**Provided records**:
───
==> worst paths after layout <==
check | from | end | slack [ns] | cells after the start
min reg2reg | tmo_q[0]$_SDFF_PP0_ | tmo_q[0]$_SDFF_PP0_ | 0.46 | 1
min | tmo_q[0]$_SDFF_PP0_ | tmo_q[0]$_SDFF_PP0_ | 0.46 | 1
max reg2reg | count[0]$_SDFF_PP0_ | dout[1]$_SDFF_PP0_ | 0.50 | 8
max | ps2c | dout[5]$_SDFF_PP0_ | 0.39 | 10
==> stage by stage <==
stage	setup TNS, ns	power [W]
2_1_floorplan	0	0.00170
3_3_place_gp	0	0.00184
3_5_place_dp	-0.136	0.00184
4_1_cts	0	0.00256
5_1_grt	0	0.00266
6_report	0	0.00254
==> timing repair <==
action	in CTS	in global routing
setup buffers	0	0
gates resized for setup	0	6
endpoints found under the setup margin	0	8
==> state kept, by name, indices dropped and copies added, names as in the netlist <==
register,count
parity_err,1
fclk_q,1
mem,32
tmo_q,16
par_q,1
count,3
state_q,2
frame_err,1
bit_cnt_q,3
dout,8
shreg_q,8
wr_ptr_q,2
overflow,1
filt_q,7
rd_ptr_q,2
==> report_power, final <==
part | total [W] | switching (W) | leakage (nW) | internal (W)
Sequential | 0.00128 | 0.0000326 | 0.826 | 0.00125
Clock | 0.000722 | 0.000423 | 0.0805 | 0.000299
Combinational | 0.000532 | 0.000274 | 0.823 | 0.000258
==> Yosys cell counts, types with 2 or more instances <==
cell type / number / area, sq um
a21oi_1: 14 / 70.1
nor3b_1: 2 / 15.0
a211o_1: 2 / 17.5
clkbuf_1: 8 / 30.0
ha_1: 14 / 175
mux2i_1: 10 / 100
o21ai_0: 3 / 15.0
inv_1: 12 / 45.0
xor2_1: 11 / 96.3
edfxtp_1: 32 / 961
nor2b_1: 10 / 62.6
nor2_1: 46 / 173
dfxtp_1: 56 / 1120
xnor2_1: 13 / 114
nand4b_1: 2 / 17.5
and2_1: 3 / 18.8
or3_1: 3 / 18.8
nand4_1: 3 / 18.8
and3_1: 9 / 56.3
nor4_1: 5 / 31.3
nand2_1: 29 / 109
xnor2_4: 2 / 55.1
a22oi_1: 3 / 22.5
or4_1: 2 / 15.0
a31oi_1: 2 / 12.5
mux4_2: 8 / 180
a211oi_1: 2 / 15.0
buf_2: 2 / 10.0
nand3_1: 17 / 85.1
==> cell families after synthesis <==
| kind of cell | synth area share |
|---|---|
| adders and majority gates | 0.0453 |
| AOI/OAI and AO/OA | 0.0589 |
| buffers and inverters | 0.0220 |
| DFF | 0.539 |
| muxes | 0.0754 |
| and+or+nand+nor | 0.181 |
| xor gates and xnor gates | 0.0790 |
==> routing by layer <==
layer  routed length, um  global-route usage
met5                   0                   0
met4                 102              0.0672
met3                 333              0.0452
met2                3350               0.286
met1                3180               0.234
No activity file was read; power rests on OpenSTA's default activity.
===== src/flat_wrapper.sv =====
// flat-port wrapper written by rule: the top's interface ports become plain ports
module log_posterior_accumulator_flat 
#(
  parameter int M       = 8,
  parameter int N_CLASS = 4,
  parameter int N_OBS   = 4
)
  (clk, rst, bus_start, bus_in_valid, bus_proba_in, bus_out_ready, bus_in_ready, bus_out_valid, bus_sum_out, bus_sat_flags, bus_winner);
  log_posterior_accumulator_if #(.M(M), .N_CLASS(N_CLASS)) bus_i ();
  input logic clk;
  input logic rst;
  input wire logic [$bits(bus_i.start)-1:0] bus_start;
  input wire logic [$bits(bus_i.in_valid)-1:0] bus_in_valid;
  input wire logic [$bits(bus_i.proba_in)-1:0] bus_proba_in;
  input wire logic [$bits(bus_i.out_ready)-1:0] bus_out_ready;
  output wire logic [$bits(bus_i.in_ready)-1:0] bus_in_ready;
  output wire logic [$bits(bus_i.out_valid)-1:0] bus_out_valid;
  output wire logic [$bits(bus_i.sum_out)-1:0] bus_sum_out;
  output wire logic [$bits(bus_i.sat_flags)-1:0] bus_sat_flags;
  output wire logic [$bits(bus_i.winner)-1:0] bus_winner;
  assign bus_i.start = bus_start;
  assign bus_i.in_valid = bus_in_valid;
  assign bus_i.proba_in = bus_proba_in;
  assign bus_i.out_ready = bus_out_ready;
  assign bus_in_ready = bus_i.in_ready;
  assign bus_out_valid = bus_i.out_valid;
  assign bus_sum_out = bus_i.sum_out;
  assign bus_sat_flags = bus_i.sat_flags;
  assign bus_winner = bus_i.winner;
  log_posterior_accumulator #(.M(M), .N_CLASS(N_CLASS), .N_OBS(N_OBS)) u_core (.clk(clk), .rst(rst), .bus(bus_i));
endmodule

===== config.mk =====
export PLATFORM = sky130hd
export DESIGN_NAME = log_posterior_accumulator_flat
export DESIGN_NICKNAME = d
export VERILOG_FILES = /design/src/rtl/log_posterior_accumulator_if.sv /design/src/rtl/log_posterior_accumulator.sv /design/src/flat_wrapper.sv
export SDC_FILE = /design/constraint.sdc
export NUM_CORES = 1
export LEC_CHECK = 0
export ABC_AREA = 0
export CORE_MARGIN = 2
export CORE_UTILIZATION = 55
export CTS_CLUSTER_DIAMETER = 120
export DETAILED_ROUTE_END_ITERATION = 8
export GPL_TIMING_DRIVEN = 0
export PLACE_DENSITY = 0.95
export RECOVER_POWER = 100
export REMOVE_ABC_BUFFERS = 1
export SKIP_CTS_REPAIR_TIMING = 1
export SYNTH_ARGS = -nofsm -noshare
export SYNTH_HDL_FRONTEND = slang
export SYNTH_SLANG_ARGS = --single-unit

===== constraint.sdc =====
create_clock -name clk -period 9.51 [get_ports clk]
set_input_delay 0.951 -clock clk [delete_from_list [all_inputs] [get_ports clk]]
set_output_delay 0.951 -clock clk [all_outputs]
set_load 0.01 [all_outputs]
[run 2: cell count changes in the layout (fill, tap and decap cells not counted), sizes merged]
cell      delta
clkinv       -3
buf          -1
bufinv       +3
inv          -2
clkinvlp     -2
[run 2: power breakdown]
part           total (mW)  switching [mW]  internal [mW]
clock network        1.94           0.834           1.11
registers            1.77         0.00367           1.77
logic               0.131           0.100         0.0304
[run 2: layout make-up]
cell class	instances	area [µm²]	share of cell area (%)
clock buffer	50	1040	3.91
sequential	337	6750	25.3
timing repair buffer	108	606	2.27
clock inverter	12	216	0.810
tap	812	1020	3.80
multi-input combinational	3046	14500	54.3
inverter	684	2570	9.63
--- src/rtl/sm_run_ctrl_if.sv ---
// rtl/sm_run_ctrl_if.sv - command, core readout and dump bus for sm_run_ctrl
interface sm_run_ctrl_if #(
    parameter int ADDR_W = 5,
    parameter int CNT_W  = 32
);
    logic              cmd_valid;
    logic              cmd_ready;
    logic [1:0]        cmd_op;
    logic [15:0]       cmd_arg;
    logic              cpu_en;
    logic [ADDR_W-1:0] reg_addr;
    logic [31:0]       reg_data;
    logic              dump_valid;
    logic              dump_ready;
    logic [ADDR_W-1:0] dump_addr;
    logic [31:0]       dump_data;
    logic              halted;
    logic [CNT_W-1:0]  cycle_cnt;

    // master: the controller; slave: host front end plus core readout port
    modport master (
        input  cmd_valid, cmd_op, cmd_arg, reg_data, dump_ready,
        output cmd_ready, cpu_en, reg_addr, dump_valid, dump_addr, dump_data,
               halted, cycle_cnt
    );

    modport slave (
        output cmd_valid, cmd_op, cmd_arg, reg_data, dump_ready,
        input  cmd_ready, cpu_en, reg_addr, dump_valid, dump_addr, dump_data,
               halted, cycle_cnt
    );
endinterface

--- src/rtl/sm_run_ctrl.sv ---
// rtl/sm_run_ctrl.sv - run/halt/step/register-dump controller for the schoolMIPS core
module sm_run_ctrl #(
    parameter int REG_COUNT = 32,
    parameter int ADDR_W    = 5,
    parameter int CNT_W     = 32,
    parameter int READ_LAT  = 0
) (
    input  logic          clk,
    input  logic          rst_p,
    sm_run_ctrl_if.master bus
);
    localparam logic [1:0] OP_HALT = 2'b00;
    localparam logic [1:0] OP_RUN  = 2'b01;
    localparam logic [1:0] OP_STEP = 2'b10;
    localparam logic [1:0] OP_DUMP = 2'b11;

    localparam logic [ADDR_W-1:0] LAST_ADDR = ADDR_W'(REG_COUNT - 1);
    localparam logic [2:0]        WAIT_LOAD = 3'(READ_LAT);

    typedef enum logic [2:0] {
        HALTED    = 3'd0,
        RUN       = 3'd1,
        STEP      = 3'd2,
        DUMP_WAIT = 3'd3,
        DUMP_OUT  = 3'd4
    } runState_t;

    runState_t         state, stateNext;
    logic [15:0]       stepCnt, stepCntNext;
    logic [2:0]        waitCnt, waitCntNext;
    logic [ADDR_W-1:0] regAddr, regAddrNext;
    logic              dumpValid, dumpValidNext;
    logic [ADDR_W-1:0] dumpAddr, dumpAddrNext;
    logic [31:0]       dumpData, dumpDataNext;
    logic              cpuEn, cpuEnNext;
    logic [CNT_W-1:0]  cycleCnt;
    logic              cmdReady;
    logic              cmdAccept;

    // Ready depends on state only, so a command can land on the first HALTED cycle.
    assign cmdReady  = (state == HALTED) || (state == RUN);
    assign cmdAccept = bus.cmd_valid && cmdReady;

    always_ff @(posedge clk or posedge rst_p) begin
        if (rst_p) begin
            state     <= HALTED;
            stepCnt   <= '0;
            waitCnt   <= '0;
            regAddr   <= '0;
            dumpValid <= 1'b0;
            dumpAddr  <= '0;
            dumpData  <= '0;
            cpuEn     <= 1'b0;
            cycleCnt  <= '0;
        end else begin
            state     <= stateNext;
            stepCnt   <= stepCntNext;
            waitCnt   <= waitCntNext;
            regAddr   <= regAddrNext;
            dumpValid <= dumpValidNext;
            dumpAddr  <= dumpAddrNext;
            dumpData  <= dumpDataNext;
            cpuEn     <= cpuEnNext;
            cycleCnt  <= cycleCnt + CNT_W'(cpuEn);
        end
    end

    always_comb begin
        stateNext     = state;
        stepCntNext   = stepCnt;
        waitCntNext   = waitCnt;
        regAddrNext   = regAddr;
        dumpValidNext = dumpValid;
        dumpAddrNext  = dumpAddr;
        dumpDataNext  = dumpData;

        case (state)
            HALTED: begin
                if (cmdAccept) begin
                    case (bus.cmd_op)
                        OP_RUN: stateNext = RUN;
                        OP_STEP: begin
                            if (bus.cmd_arg != 16'd0) begin
                                stepCntNext = bus.cmd_arg;
                                stateNext   = STEP;
                            end
                        end
                        OP_DUMP: begin
                            regAddrNext = '0;
                            waitCntNext = WAIT_LOAD;
                            stateNext   = DUMP_WAIT;
                        end
                        default: stateNext = HALTED;
                    endcase
                end
            end

            RUN: begin
                // Anything but RUN stops the core; the op itself is dropped.
                if (cmdAccept && (bus.cmd_op != OP_RUN)) begin
                    stateNext = HALTED;
                end
            end

            STEP: begin
                if (stepCnt <= 16'd1) begin
                    stepCntNext = 16'd0;
                    stateNext   = HALTED;
                end else begin
                    stepCntNext = stepCnt - 16'd1;
                end
            end

            DUMP_WAIT: begin
                if (waitCnt == 3'd0) begin
                    dumpDataNext  = bus.reg_data;
                    dumpAddrNext  = regAddr;
                    dumpValidNext = 1'b1;
                    stateNext     = DUMP_OUT;
                end else begin
                    waitCntNext = waitCnt - 3'd1;
                end
            end

            DUMP_OUT: begin
                if (bus.dump_ready) begin
                    dumpValidNext = 1'b0;
                    if (dumpAddr == LAST_ADDR) begin
                        regAddrNext = '0;
                        stateNext   = HALTED;
                    end else begin
                        regAddrNext = regAddr + ADDR_W'(1);
                        waitCntNext = WAIT_LOAD;
                        stateNext   = DUMP_WAIT;
                    end
                end
            end

            default: stateNext = HALTED;
        endcase

        cpuEnNext = (stateNext == RUN) || (stateNext == STEP);
    end

    assign bus.cmd_ready  = cmdReady;
    assign bus.cpu_en     = cpuEn;
    assign bus.reg_addr   = regAddr;
    assign bus.dump_valid = dumpValid;
    assign bus.dump_addr  = dumpAddr;
    assign bus.dump_data  = dumpData;
    assign bus.halted     = (state == HALTED);
    assign bus.cycle_cnt  = cycleCnt;
endmodule

--- src/flat_wrapper.sv ---
// flat-port wrapper written by rule: the top's interface ports become plain ports
module sm_run_ctrl_flat 
#(
    parameter int REG_COUNT = 32,
    parameter int ADDR_W    = 5,
    parameter int CNT_W     = 32,
    parameter int READ_LAT  = 0
)
  (clk, rst_p, bus_cmd_valid, bus_cmd_op, bus_cmd_arg, bus_reg_data, bus_dump_ready, bus_cmd_ready, bus_cpu_en, bus_reg_addr, bus_dump_valid, bus_dump_addr, bus_dump_data, bus_halted, bus_cycle_cnt);
  sm_run_ctrl_if #(.ADDR_W(ADDR_W), .CNT_W(CNT_W)) bus_i ();
  input  logic clk;
  input  logic rst_p;
  input wire logic [$bits(bus_i.cmd_valid)-1:0] bus_cmd_valid;
  input wire logic [$bits(bus_i.cmd_op)-1:0] bus_cmd_op;
  input wire logic [$bits(bus_i.cmd_arg)-1:0] bus_cmd_arg;
  input wire logic [$bits(bus_i.reg_data)-1:0] bus_reg_data;
  input wire logic [$bits(bus_i.dump_ready)-1:0] bus_dump_ready;
  output wire logic [$bits(bus_i.cmd_ready)-1:0] bus_cmd_ready;
  output wire logic [$bits(bus_i.cpu_en)-1:0] bus_cpu_en;
  output wire logic [$bits(bus_i.reg_addr)-1:0] bus_reg_addr;
  output wire logic [$bits(bus_i.dump_valid)-1:0] bus_dump_valid;
  output wire logic [$bits(bus_i.dump_addr)-1:0] bus_dump_addr;
  output wire logic [$bits(bus_i.dump_data)-1:0] bus_dump_data;
  output wire logic [$bits(bus_i.halted)-1:0] bus_halted;
  output wire logic [$bits(bus_i.cycle_cnt)-1:0] bus_cycle_cnt;
  assign bus_i.cmd_valid = bus_cmd_valid;
  assign bus_i.cmd_op = bus_cmd_op;
  assign bus_i.cmd_arg = bus_cmd_arg;
  assign bus_i.reg_data = bus_reg_data;
  assign bus_i.dump_ready = bus_dump_ready;
  assign bus_cmd_ready = bus_i.cmd_ready;
  assign bus_cpu_en = bus_i.cpu_en;
  assign bus_reg_addr = bus_i.reg_addr;
  assign bus_dump_valid = bus_i.dump_valid;
  assign bus_dump_addr = bus_i.dump_addr;
  assign bus_dump_data = bus_i.dump_data;
  assign bus_halted = bus_i.halted;
  assign bus_cycle_cnt = bus_i.cycle_cnt;
  sm_run_ctrl #(.REG_COUNT(REG_COUNT), .ADDR_W(ADDR_W), .CNT_W(CNT_W), .READ_LAT(READ_LAT)) u_core (.clk(clk), .rst_p(rst_p), .bus(bus_i));
endmodule
--- config.mk ---
export PLATFORM = sky130hd
export DESIGN_NAME = sm_run_ctrl_flat
export DESIGN_NICKNAME = d
export VERILOG_FILES = /design/src/rtl/sm_run_ctrl_if.sv /design/src/rtl/sm_run_ctrl.sv /design/src/flat_wrapper.sv
export SDC_FILE = /design/constraint.sdc
export NUM_CORES = 1
export LEC_CHECK = 0
export CAP_MARGIN = 15
export CORE_ASPECT_RATIO = 1.1
export CORE_MARGIN = 1
export CORE_UTILIZATION = 30
export CTS_CLUSTER_DIAMETER = 120
export CTS_CLUSTER_SIZE = 8
export DETAILED_ROUTE_END_ITERATION = 10
export HOLD_SLACK_MARGIN = 0.1
export PLACE_DENSITY = 0.66
export SLEW_MARGIN = 20
export SYNTH_ARGS = -nofsm -noshare
export SYNTH_HDL_FRONTEND = slang
export SYNTH_SLANG_ARGS = --single-unit
--- constraint.sdc ---
create_clock -name clk -period 3.5 [get_ports clk]
set_input_delay 0.525 -clock clk [delete_from_list [all_inputs] [get_ports clk]]
set_output_delay 0.525 -clock clk [all_outputs]
set_load 0.01 [all_outputs]
# After elaboration in Yosys (flattened, before gate mapping)
# Index checks and enable logic that the tools add are counted.
dict set report totals {
  reg_bits 98
  latchBits 0
  ramBits 0
  romBits 0
  inputBits 54
  out_inout_bits 78
  elab_cells 77
  memories 0
}
dict set report op_classes {
  addsub 4
  n_mul 0
  div_mod_pow 0
  order_cmp 1
  n_eq_ne 19
  shift 0
  n_mux 28
  bitwise 0
  n_reduce_logical 16
}
# operator n
set op_table {}
lappend op_table {{$mux W16} 4}
lappend op_table {{$mux W3} 11}
lappend op_table {{$add A32 B1 Y32} 1}
lappend op_table {{$pmux W16 S2} 1}
lappend op_table {{$mux W5} 4}
lappend op_table {{$pmux W3 S3} 2}
lappend op_table {{$le A16 B1 Y1 const B} 1}
lappend op_table {{$reduce_bool A16 Y1} 1}
lappend op_table {{$sub A16 B1 Y16 const B} 1}
lappend op_table {{$pmux W3 S5} 1}
lappend op_table {{$ne A2 B1 Y1 const B} 6}
lappend op_table {{$pmux W5 S2} 1}
lappend op_table {{$eq A3 B2 Y1 const B} 3}
lappend op_table {{$reduce_and A4 Y1} 2}
lappend op_table {{$eq A3 B1 Y1 const B} 2}
lappend op_table {{$logic_not A3 Y1} 2}
lappend op_table {{$ne A2 B2 Y1 const B} 3}
lappend op_table {{$reduce_and A6 Y1} 1}
lappend op_table {{$reduce_bool A2 Y1} 3}
lappend op_table {{$add A5 B1 Y5 const B} 1}
lappend op_table {{$eq A5 B5 Y1 const B} 1}
lappend op_table {{$eq A2 B2 Y1 const B} 2}
lappend op_table {{$eq A3 B3 Y1 const B} 1}
lappend op_table {{$reduce_and A3 Y1} 1}
lappend op_table {{9 further kinds} 12}

# Longest topological paths before layout
# Gate-level depths: netlist (run 1).
dict set report depth {
  ltp_word 8
  mapped_depth 8
  depth_no_buf 7
}

# Worst setup path after synthesis (run 1)
# OpenSTA, ideal clock, no wires.
dict set report synth_path {
  kind {reg-to-reg}
  from {register u_core.stepCnt[0]}
  to {register u_core.stepCnt[14]}
  setup_ns 0.078
  arrival_time_ns 1.879
  required_ns 3.422
  slack_ns 1.543
  stages_incl_launch_ff 8
  n_path_buf 0
  synth_period_minus_slack_ns 1.957
  cell_sequence {dfrtp_1 inv_1 ha_1 nor3b_1 nand2_1 or4_4 o31ai_2 o2bb2ai_1}
}
dict set report synth_via {
  elab_chain_len 3
  word_cells_on_any_way 4
  classes_between {add/sub (1); order compare (1); mux (2)}
}
# element line
set synth_lines {}
lappend synth_lines {{start, declared} sm_run_ctrl.sv:29} ;# logic [15:0] stepCnt, stepCntNext;
lappend synth_lines {{start signal, assigned} sm_run_ctrl.sv:57} ;# stepCnt <= stepCntNext;
lappend synth_lines {{$sub A16 B1 Y16 or $le A16 B1 Y1 (tied branches)} {sm_run_ctrl.sv:110, sm_run_ctrl.sv:106}}
lappend synth_lines {{$mux W16 *} sm_run_ctrl.sv:106} ;# if (stepCnt <= 16'd1) begin
lappend synth_lines {{$pmux W16 S2 *} sm_run_ctrl.sv:77} ;# case (state)
# Every way passes the cells marked *; elsewhere a longest branch is shown, timed or not.
# A chain may end at the register's enable or synchronous reset.

# Final worst setup path (run 1)
dict set report layout_path {
  from {register u_core.state[2]}
  to {register u_core.stepCnt[6]}
}
dict set report layout_via {
  elab_chain_len 5
  word_cells_on_any_way 11
  classes_between {eq/ne (5); mux (1); reduce/logical (5)}
}
# element line
set layout_lines {}
lappend layout_lines {{start, declared} sm_run_ctrl.sv:28} ;# runState_t state, stateNext;
lappend layout_lines {{start signal, assigned} sm_run_ctrl.sv:56} ;# state <= stateNext;
lappend layout_lines {{$eq A3 B1 Y1 or $logic_not A3 Y1 (tied branches)} {sm_run_ctrl.sv:41, sm_run_ctrl.sv:77}}
lappend layout_lines {{$logic_or A1 B1 Y1} sm_run_ctrl.sv:41} ;# assign cmdReady = (state == HALTED) || (state == RUN);
lappend layout_lines {{$logic_and A1 B1 Y1} sm_run_ctrl.sv:42} ;# assign cmdAccept = bus.cmd_valid && cmdReady;
lappend layout_lines {{$ne A2 B1 Y1 (no line)} -}
lappend layout_lines {{$reduce_and A4 Y1 (no line)} -}
# Several ways; a longest one is shown, not always the timed one.

==> reports/results.ini, run 1 <==
[global_route]
grt_pass1_wl_mm = 17.8
grt_max_degree = 60
grt_pass1_vias = 3557
overflow = 0
antenna_found_initial = 0
grt_usage = 0.144

[timing]
tightestPinTransition_ns = 0.942
hold_viol = 0
setup_viol = 0
slew_headroom = 0.372
fin_crit_sh = 0.720
fin_crit_ns = 2.52
hold_ws_ns = 0.464
rsz0062_at_grt = no
max_freq_mhz = 397
finClkSkew_ns = 0.00963
fin_ws_ns = 0.981
finalMaxSlewViolations = 0
fin_setup_tns_ns = 0

[layout]
multi_input_area_um2 = 1970
ff_latch_area_um2 = 2450
final_cell_mix = clkdlybuf4s50_1, dfrtp_1, mux2_2
fillers = 1349
drive_gt1_frac = 0.121
final_nets = 585
num_antenna_cells = 0
areaGrowthSynthToFinish_pct = 40.8
final_common_cell = clkdlybuf4s50_1

[setup_path]
worst_path_max_delay_cell = a21oi_1
critical_path_class = flop to flop
setup.worst_path.start_class = flop
cp-startpoint = u_core.state[2]$_DFF_PP0_
path_max_fanout = 23
crit_chain = nor2_1 -> nand2_1 -> a21oi_1 -> a32oi_1 -> o2bb2ai_1
critPathRequiredTime_ns = 3.76
crit_arrival_ns = 2.78
r2r_start = u_core.state[2]$_DFF_PP0_
slowest_delay_ns = 0.92
end_kind = flop

[clock_network]
cts_tree = built
cts_buffer_depth = 2
cts_setup_buffers = 0
cts_buffers = 9
cts_sinks = 98
post_cts_resized = 0
cts-hold-fix-buffers = 0
clk_latency_ns = 0.34
cts_root_buffer = clkbuf_16
cts_max_level = 3
clk_pin_slew_ns = 0.07

[route]
drt_wl_total_mm = 10.9
num_vias = 3619
first_pass_iters = 4
dr.first_iter.drc_count = 161
wl_per_cell_um = 15.1
antenna_left = 0
drc = 0
vias_per_cell = 5.03

[die]
die_h_um = 131
start_util = 0.311
rows = 46
die_x_um = 119
io_pins = 132
die-area_um2 = 15600
core_um2 = 14600

[flow_run]
cap_violations = 0

[place]
hpwlAfterDp_mm = 7.83
dp_slack_ns = 0.673
place_congestion = 0.827
io_buffers = 131

[synthesis]
synth-main-ff-cell = dfrtp_1
synthDistinctLibCells = 50
syn_area_per_cell_um2 = 11.5
postSynthCellCount = 394
ys_warn_count = 0
ys_seq_elements = 98
syn_nets = 455
synth.cell_area_um2 = 4520
synth_enable_flop_cells = 0
yosysSeqAreaShare = 0.542
async_flop_share = 1.00

[worst_hold_path]
holdCritStartpoint = u_core.bus.cycle_cnt[31]$_DFF_PP0_
min-delay-path-class = flop to flop

[power]
irDropWorstVdd_mv = 0.348
cellLeakagePower_uw = 0.00260
powerDensity_nw_per_um2 = 730

[status]
status = finished, final reports clean

==> cells in the mapped netlist (all sizes together), types with 7 or more instances <==
library cell / instances / area (µm²)
dfrtp: 98 / 2450
mux2: 38 / 428
nand2: 28 / 105
o21ai: 22 / 110
nand3: 21 / 105
xnor2: 19 / 166
nor2: 18 / 67.6
nor3: 12 / 60.1
xor2: 12 / 105
inv: 11 / 41.3
nor4: 10 / 87.6
a21oi: 8 / 40.0
o2bb2ai: 8 / 70.1
buf: 7 / 42.5
clkbuf: 7 / 26.3
ha: 7 / 87.6
nand4: 7 / 43.8
==> worst max-delay path, delay by kind of cell, from the launching register on <==
family | cells | cell delay (ns)
compound gates | 3 | 1.35
flops | 1 | 0.46
simple gates | 2 | 0.62
==> through the flow <==
step	util	cell area, µm²	instances	total power (µW)
2_1_floorplan	-	4520	394	2770
3_3_place_gp	0.415	6040	704	3560
3_5_place_dp	0.415	6040	704	3630
4_1_cts	0.436	6340	718	4690
5_1_grt	0.437	6370	719	4960
6_report	0.437	6370	719	4650
==> sequential cells by signal, indices dropped and copies added (netlist names) <==
signal and flops:
u_core.stepCnt 16, u_core.bus.cycle_cnt 32, u_core.waitCnt 3, u_core.bus.reg_addr 5
u_core.bus.dump_valid 1, u_core.bus.dump_addr 5, u_core.bus.cpu_en 1, u_core.bus.dump_data 32
u_core.state 3
==> report_power, final <==
part           switching (µW)  internal [µW]  total, µW
clock network             399            637       1040
registers                 314           1510       1820
logic                     808            986       1790
total                    1520           3130       4650
==> path summary, 6_finish.rpt <==
check	end	slack [ns]	cells after the start
max	u_core.stepCnt[6]$_DFFE_PP0P_	0.98	5
min	u_core.bus.cycle_cnt[31]$_DFF_PP0_	0.46	1
max reg2reg	u_core.stepCnt[6]$_DFFE_PP0P_	0.98	5
min reg2reg	u_core.bus.cycle_cnt[31]$_DFF_PP0_	0.46	1
max in group asynchronous	u_core.bus.cycle_cnt[18]$_DFF_PP0_	2.12	3
min in group asynchronous	u_core.bus.cycle_cnt[22]$_DFF_PP0_	0.68	2
==> routing by layer <==
metal  vias up  GRT usage  routed length, µm
met1      1779      0.181               4710
met5         -          0                  0
met3        16     0.0295                608
met2       119      0.241               5330
met4         0     0.0625                199
li1       1705          -                  -
==> cell type report <==
| class | count | area share |
|---|---|---|
| timing repair buffer | 133 | 0.212 |
| clock buffer | 11 | 0.0381 |
| sequential | 98 | 0.385 |
| multi-input combinational | 271 | 0.310 |
| inverter | 11 | 0.00688 |
| tap | 192 | 0.0377 |
| clock inverter | 3 | 0.0102 |
==> logic make-up (layout without fill, tap and decap cells) <==
logic type / after synthesis / after routing / share of synthesized area
AO/OA/AOI/OAI: 72 / 72 / 0.111
XOR/XNOR: 31 / 31 / 0.0600
adder cells (fa/ha/maj): 7 / 7 / 0.0194
buffers and inverters: 25 / 158 / 0.0243
flip-flops: 98 / 98 / 0.542
multiplexers: 38 / 38 / 0.0946
AND/OR/NAND/NOR: 123 / 123 / 0.149
(Power assumes the default switching activity.)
───
**Exercise directions**: Of the lines above, extract only those from the line with "gates resized for" to the line with "Clock | 0.000722", both included, exactly as written.

**Output for this exercise**:
gates resized for setup	0	6
endpoints found under the setup margin	0	8
==> state kept, by name, indices dropped and copies added, names as in the netlist <==
register,count
parity_err,1
fclk_q,1
mem,32
tmo_q,16
par_q,1
count,3
state_q,2
frame_err,1
bit_cnt_q,3
dout,8
shreg_q,8
wr_ptr_q,2
overflow,1
filt_q,7
rd_ptr_q,2
==> report_power, final <==
part | total [W] | switching (W) | leakage (nW) | internal (W)
Sequential | 0.00128 | 0.0000326 | 0.826 | 0.00125
Clock | 0.000722 | 0.000423 | 0.0805 | 0.000299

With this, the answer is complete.